The Pantheon, Rome
The original Pantheon was built in 27 BC under the Roman Republic, during the third consulship of Marcus Vipsanius Agrippa, and his name is inscribed on the portico of the building. The inscription reads M.AGRIPPA.L.F.COS.TERTIUM.FECIT, meaning "Marcus Agrippa, son of Lucius, Consul for the third time, built this."
In fact, Agrippa's Pantheon was destroyed by fire in 80 AD, and the Pantheon was completely rebuilt in about 125 AD, during the reign of the Emperor Hadrian, as date-stamps on the bricks reveal. Presumably some or all of the facade, including the inscription, survived from the old Pantheon.
Hadrian was a cosmopolitan emperor who travelled widely in the east and was a great admirer of Greek culture. He seems to have intended the Pantheon, a temple to all the gods, to be a sort of ecumenical or syncretist gesture to the subjects of the Roman Empire who did not worship the old gods of Rome, or who (as was increasingly the case) worshipped them under other names.
The building is circular with a portico (sometimes also called by the Greek term pronaos) of three ranks of eight huge granite Corinthian columns under a pediment opening into the rotunda, under a coffered dome, with a central opening (oculus), open to the sky.
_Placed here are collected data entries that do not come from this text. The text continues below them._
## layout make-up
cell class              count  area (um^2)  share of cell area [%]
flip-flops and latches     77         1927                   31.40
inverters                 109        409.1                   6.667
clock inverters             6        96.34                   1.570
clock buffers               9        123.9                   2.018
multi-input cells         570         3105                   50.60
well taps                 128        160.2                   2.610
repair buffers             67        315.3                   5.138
The height to the oculus and the diameter of the interior circle are the same (43 metres), so the whole interior would fit exactly within a cube.
In 609 AD the Byzantine emperor Phocas gave the building to Pope Boniface IV, who reconsecrated it as a Christian church, the Church of the Mary and all the Martyr Saints (Santa Maria ad Martyres), which title it retains. The dome is the largest surviving from antiquity, and was the largest dome in western Europe until Brunelleschi's dome of the Duomo of Florence was completed in 1436.
The building's consecration as a church saved it from the vandalism and deliberate destruction which befell the majority ancient Rome's buildings during the early mediaeval period. The only loss has been the external sculptures, which adorned the pediment above Agrippa's inscription. The marble interior and the great bronze doors have survived, although the latter have been restored several times.
Since the Renaissance the Pantheon has been used as a tomb. Among those buried there are the painters Raphael and Annibale Caracci, the architect Baldassare Peruzzi and two kings of Italy: Vittorio Emanuele II and Umberto I, as well as Vittorio Emanuele's wife, Queen Margharita.
Although Italy has been a republic since 1947, volunteer members of Italian monarchist organisations maintain a vigil over the royal tombs in the Pantheon. This has aroused protests from time to time from republicans, but the Catholic authorities allow the practice to continue.
As the best preserved example of monumental Roman architecture, the Pantheon was enormously influential on European and American architects from the Renaissance to the 19th century. Numerous city halls, universities and public libraries echo its portico-and-dome structure. Examples of notable buildings influenced by the Pantheon include Thomas Jefferson's Rotunda at the University of Virginia, Low Library at Columbia University, New York, and the State Library of Victoria in Melbourne, Australia.